Useless Breast Cancer Therapy Puts Your Health at Risk

Facing breast cancer can be enough of a battle. But this useless therapy may be wasting more than time and money. It could be putting your health at greater risk.

You know the dangers of mainstream breast cancer treatments. And the evidence just keeps piling up…

A 2004 study found radiation therapy to be useless. About 77% of women over 70 received it for early-stage breast cancer. Yet it didn’t improve survival rates. It didn’t even lower 5-year recurrence rates. This means it did nothing to prevent the cancer from coming back.1

Over a decade later, a new study reveals not much is different.

This time researchers looked at 40,583 women over 70. They all had a lumpectomy to remove a breast tumor between 2000 and 2009.

For the first part of their study, they looked at data from 2000 to 2004. This is before the original study on radiation therapy was published. They found 69% of women with breast cancer received some form of it during these years.

For the second part of the study, they examined the numbers from 2005 to 2009. And despite the results of the original study, 62% of women still got radiation therapy for breast cancer during these years.2 Even though research showed it to have no benefit.

Radiation therapy isn’t just unnecessary. It’s also extremely expensive. But of course the real problem is how dangerous it is.

The American Cancer Society itself admits this therapy puts your health at risk. The effects go beyond skin irritation and dryness. It damages the healthy cells in the surrounding area of the cancer. This may harm your skin. It may also put your heart and lungs in danger. Radiation therapy also puts you at risk for developing a secondary cancer.3

These are just the immediate side effects.

There are also late side effects. These develop months or years after your therapy. Some include cataracts, heart disease, infertility, lung problems, memory loss, and thyroid disorders. One of the other main late side effects is osteoporosis. This is something most women in the study may have already been at risk for…4 This therapy may have only added to their problems.

And this is what your doctor might call a “solution.”

Breast cancer is on the rise. All the pink ribbons in the world won’t help you or a loved one prevent it. But there are natural ways to help avoid it.

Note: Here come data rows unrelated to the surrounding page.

This design comes from an exercise in tuning for small area, a short achievable clock period and few clock cycles on the open sky130 flow, not from production work.
Only simulation tests tie the RTL to the original design; equivalence was not proved.
No activity file was given, so power comes from the tool's default toggle rates.

File: design.v
module tlvcrc16 (
    input  wire        clk,
    input  wire        rst,
    input  wire        bus_req,
    input  wire        bus_we,
    input  wire [12:0] bus_addr,
    input  wire [1:0]  bus_size,
    input  wire [31:0] bus_wdata,
    output reg         bus_ack,
    output reg         bus_err,
    output reg  [31:0] bus_rdata
);
    localparam OUT_CAP  = 256;
    localparam MAX_VAL  = 99;
    localparam E_VALUE_TOO_LONG = 4'd1;
    localparam E_ILLEGAL        = 4'd2;
    localparam E_SEQUENCE       = 4'd3;
    localparam E_INVALID_TAG    = 4'd4;
    localparam E_OVERFLOW       = 4'd5;
    localparam OP_NOP       = 4'h0;
    localparam OP_CLEAR     = 4'h1;
    localparam OP_CRC_INIT  = 4'h2;
    localparam OP_CRC_BYTE  = 4'h3;
    localparam OP_CRC_EMIT  = 4'h4;
    localparam OP_FLD_OPEN  = 4'h5;
    localparam OP_FLD_BYTE  = 4'h6;
    localparam OP_FLD_CLOSE = 4'h7;
    localparam OP_CMP_OPEN  = 4'h8;
    localparam OP_CMP_CLOSE = 4'h9;
    localparam OP_OUT_BYTE  = 4'hA;
    localparam SRC_FIELD = 2'd0;    
    localparam SRC_COMP  = 2'd1;    
    localparam SRC_HEX   = 2'd2;    
    reg [15:0] crc;
    reg        fopen;
    reg [15:0] ftag;
    reg [6:0]  flen;
    reg        copen;
    reg [15:0] ctag;
    reg [6:0]  clen;
    reg [8:0]  olen;
    reg        fault;
    reg [3:0]  errcode;
    reg [31:0] errcmd;
    reg [7:0]  vbuf [0:MAX_VAL-1];
    reg [7:0]  cbuf [0:MAX_VAL-1];
    reg [7:0]  obuf [0:OUT_CAP-1];
    reg        busy;
    reg [1:0]  src;
    reg        to_cbuf;       
    reg [6:0]  idx;           
    reg [6:0]  last;          
    function [15:0] crc_step;
        input [15:0] c;
        input [7:0]  b;
        integer i;
        reg [15:0] r;
        begin
            r = c ^ {b, 8'h00};
            for (i = 0; i < 8; i = i + 1)
                r = r[15] ? ((r << 1) ^ 16'h1021) : (r << 1);
            crc_step = r;
        end
    endfunction
    function [7:0] hex_char;
        input [3:0] n;
        begin
            hex_char = (n <= 4'd9) ? (8'h30 + {4'h0, n}) : (8'h41 + {4'h0, n} - 8'd10);
        end
    endfunction
    function is_digit;
        input [7:0] c;
        begin
            is_digit = (c >= 8'h30) && (c <= 8'h39);
        end
    endfunction
    wire        word_ok  = (bus_size == 2'd2) && (bus_addr[1:0] == 2'b00);
    wire        is_cmd   = word_ok && bus_we && (bus_addr == 13'h0000);
    wire [7:0]  obuf_idx = bus_addr[9:2];
    wire        in_obuf  = bus_addr[12] && (bus_addr[11:10] == 2'b00);
    wire        in_regs  = !bus_addr[12] && (bus_addr[11:2] >= 10'd1) && (bus_addr[11:2] <= 10'd8);
    wire [31:0] w      = bus_wdata;
    wire [3:0]  op     = w[31:28];
    wire [7:0]  opb    = w[7:0];
    wire [15:0] opt    = w[15:0];
    reg legal;
    always @(*) begin
        case (op)
            OP_NOP, OP_CLEAR, OP_CRC_INIT, OP_CRC_EMIT, OP_FLD_CLOSE, OP_CMP_CLOSE:
                legal = (w[27:0] == 28'd0);
            OP_CRC_BYTE, OP_FLD_BYTE, OP_OUT_BYTE:
                legal = (w[27:8] == 20'd0);
            OP_FLD_OPEN, OP_CMP_OPEN:
                legal = (w[27:16] == 12'd0);
            default:
                legal = 1'b0;
        endcase
    end
    wire tag_ok = is_digit(opt[15:8]) && is_digit(opt[7:0]);
    reg [3:0] chk;
    always @(*) begin
        chk = 4'd0;
        case (op)
            OP_CRC_EMIT:
                if (fopen || copen)                chk = E_SEQUENCE;
                else if (olen + 9'd4 > OUT_CAP)    chk = E_OVERFLOW;
            OP_FLD_OPEN:
                if (fopen)                         chk = E_SEQUENCE;
                else if (!tag_ok)                  chk = E_INVALID_TAG;
            OP_FLD_BYTE:
                if (!fopen)                        chk = E_SEQUENCE;
                else if (flen == MAX_VAL)          chk = E_VALUE_TOO_LONG;
            OP_FLD_CLOSE:
                if (!fopen)                        chk = E_SEQUENCE;
                else if (copen) begin
                    if ({1'b0, clen} + {1'b0, flen} + 8'd4 > MAX_VAL)             chk = E_VALUE_TOO_LONG;
                end else begin
                    if ({2'b00, olen} + {4'b0000, flen} + 11'd4 > OUT_CAP)   chk = E_OVERFLOW;
                end
            OP_CMP_OPEN:
                if (copen || fopen)                chk = E_SEQUENCE;
                else if (!tag_ok)                  chk = E_INVALID_TAG;
            OP_CMP_CLOSE:
                if (!copen || fopen)               chk = E_SEQUENCE;
                else if ({2'b00, olen} + {4'b0000, clen} + 11'd4 > OUT_CAP)  chk = E_OVERFLOW;
            OP_OUT_BYTE:
                if (fopen || copen)                chk = E_SEQUENCE;
                else if (olen == OUT_CAP)          chk = E_OVERFLOW;
            default:
                chk = 4'd0;
        endcase
    end
    wire [15:0] etag = (src == SRC_COMP) ? ctag : ftag;
    wire [6:0]  elen = (src == SRC_COMP) ? clen : flen;
    wire [6:0]  didx = idx - 7'd4;
    reg [7:0] ebyte;
    always @(*) begin
        if (src == SRC_HEX) begin
            case (idx[1:0])
                2'd0: ebyte = hex_char(crc[15:12]);
                2'd1: ebyte = hex_char(crc[11:8]);
                2'd2: ebyte = hex_char(crc[7:4]);
                default: ebyte = hex_char(crc[3:0]);
            endcase
        end else begin
            case (idx)
                7'd0: ebyte = etag[15:8];
                7'd1: ebyte = etag[7:0];
                7'd2: ebyte = 8'h30 + {1'b0, elen / 7'd10};
                7'd3: ebyte = 8'h30 + {1'b0, elen % 7'd10};
                default: ebyte = (src == SRC_COMP) ? cbuf[didx] : vbuf[didx];
            endcase
        end
    end
    wire elast = (idx == last);
    always @(*) begin
        bus_ack   = 1'b0;
        bus_err   = 1'b0;
        bus_rdata = 32'd0;
        if (busy) begin
            bus_ack = elast;
        end else if (bus_req) begin
            if (bus_we) begin
                bus_ack = !(is_cmd && !fault && legal && (chk == 4'd0) &&
                            (op == OP_CRC_EMIT || op == OP_FLD_CLOSE || op == OP_CMP_CLOSE));
                bus_err = !is_cmd;
            end else begin
                bus_ack = 1'b1;
                bus_err = !(word_ok && (in_regs || in_obuf));
                if (word_ok && in_obuf) begin
                    if ({1'b0, obuf_idx} < olen)
                        bus_rdata = {24'd0, obuf[obuf_idx]};
                end else if (word_ok && in_regs) begin
                    case (bus_addr[5:2])
                        4'd1: bus_rdata = {24'd0, errcode, 1'b0, fault, copen, fopen};
                        4'd2: bus_rdata = {16'd0, crc};
                        4'd3: bus_rdata = {23'd0, olen};
                        4'd4: bus_rdata = {25'd0, flen};
                        4'd5: bus_rdata = {25'd0, clen};
                        4'd6: bus_rdata = {16'd0, ftag};
                        4'd7: bus_rdata = {16'd0, ctag};
                        default: bus_rdata = errcmd;
                    endcase
                end
            end
        end
    end
    always @(posedge clk) begin
        if (rst) begin
            crc     <= 16'hFFFF;
            fopen   <= 1'b0;
            ftag    <= 16'h0000;
            flen    <= 7'd0;
            copen   <= 1'b0;
            ctag    <= 16'h0000;
            clen    <= 7'd0;
            olen    <= 9'd0;
            fault   <= 1'b0;
            errcode <= 4'd0;
            errcmd  <= 32'd0;
            busy    <= 1'b0;
            src     <= SRC_FIELD;
            to_cbuf <= 1'b0;
            idx     <= 7'd0;
            last    <= 7'd0;
        end else if (busy) begin
            if (to_cbuf) begin
                cbuf[clen] <= ebyte;
                clen <= clen + 7'd1;
            end else begin
                obuf[olen[7:0]] <= ebyte;
                olen <= olen + 9'd1;
                if (src != SRC_HEX)
                    crc <= crc_step(crc, ebyte);
            end
            idx <= idx + 7'd1;
            if (elast) begin
                busy <= 1'b0;
                if (src == SRC_FIELD) begin
                    fopen <= 1'b0;
                    flen  <= 7'd0;
                end
                if (src == SRC_COMP) begin
                    copen <= 1'b0;
                    clen  <= 7'd0;
                end
            end
        end else if (bus_req && is_cmd) begin
            if (fault) begin
                if (w == 32'h10000000) begin
                    crc     <= 16'hFFFF;
                    fopen   <= 1'b0;
                    ftag    <= 16'h0000;
                    flen    <= 7'd0;
                    copen   <= 1'b0;
                    ctag    <= 16'h0000;
                    clen    <= 7'd0;
                    olen    <= 9'd0;
                    fault   <= 1'b0;
                    errcode <= 4'd0;
                    errcmd  <= 32'd0;
                end
            end else if (!legal) begin
                fault   <= 1'b1;
                errcode <= E_ILLEGAL;
                errcmd  <= w;
            end else if (chk != 4'd0) begin
                fault   <= 1'b1;
                errcode <= chk;
                errcmd  <= w;
            end else begin
                case (op)
                    OP_CLEAR: begin
                        crc   <= 16'hFFFF;
                        fopen <= 1'b0;
                        ftag  <= 16'h0000;
                        flen  <= 7'd0;
                        copen <= 1'b0;
                        ctag  <= 16'h0000;
                        clen  <= 7'd0;
                        olen  <= 9'd0;
                    end
                    OP_CRC_INIT:
                        crc <= 16'hFFFF;
                    OP_CRC_BYTE:
                        crc <= crc_step(crc, opb);
                    OP_CRC_EMIT: begin
                        busy    <= 1'b1;
                        src     <= SRC_HEX;
                        to_cbuf <= 1'b0;
                        idx     <= 7'd0;
                        last    <= 7'd3;
                    end
                    OP_FLD_OPEN: begin
                        fopen <= 1'b1;
                        ftag  <= opt;
                        flen  <= 7'd0;
                    end
                    OP_FLD_BYTE: begin
                        vbuf[flen] <= opb;
                        flen <= flen + 7'd1;
                    end
                    OP_FLD_CLOSE: begin
                        busy    <= 1'b1;
                        src     <= SRC_FIELD;
                        to_cbuf <= copen;
                        idx     <= 7'd0;
                        last    <= flen + 7'd3;
                    end
                    OP_CMP_OPEN: begin
                        copen <= 1'b1;
                        ctag  <= opt;
                        clen  <= 7'd0;
                    end
                    OP_CMP_CLOSE: begin
                        busy    <= 1'b1;
                        src     <= SRC_COMP;
                        to_cbuf <= 1'b0;
                        idx     <= 7'd0;
                        last    <= clen + 7'd3;
                    end
                    OP_OUT_BYTE: begin
                        obuf[olen[7:0]] <= opb;
                        olen <= olen + 9'd1;
                        crc  <= crc_step(crc, opb);
                    end
                    default: ;
                endcase
            end
        end
    end
endmodule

The first step is to get more vitamin D3 in your diet. It may lower your breast cancer risk by over 50%.5 You can get it from wild-caught salmon. Studies show two portions of it a week can help reduce your risk by 14%. Organic mushrooms are another good source. You can also try adding more lycopene from foods like tomato. But there are other ways to help prevent—even beat—cancer.

During our research, we came across several success stories from one natural treatment.

For example, Carol R., a retired schoolteacher. Carol’s breast cancer diagnosis came in 2009. Mainstream treatments scared her. So she went to a specialized health facility in Wichita, Kansas for an alternative therapy.

Now she says, “Not only is the cancer gone from the inside, everything has improved…head to toe…skin, nails, hair, teeth, eyes…everything. I feel stronger than I did 20 years ago—which is amazing because I thought I was healthy then!”

For details on Carol’s treatment and others who’ve tried it, go HERE.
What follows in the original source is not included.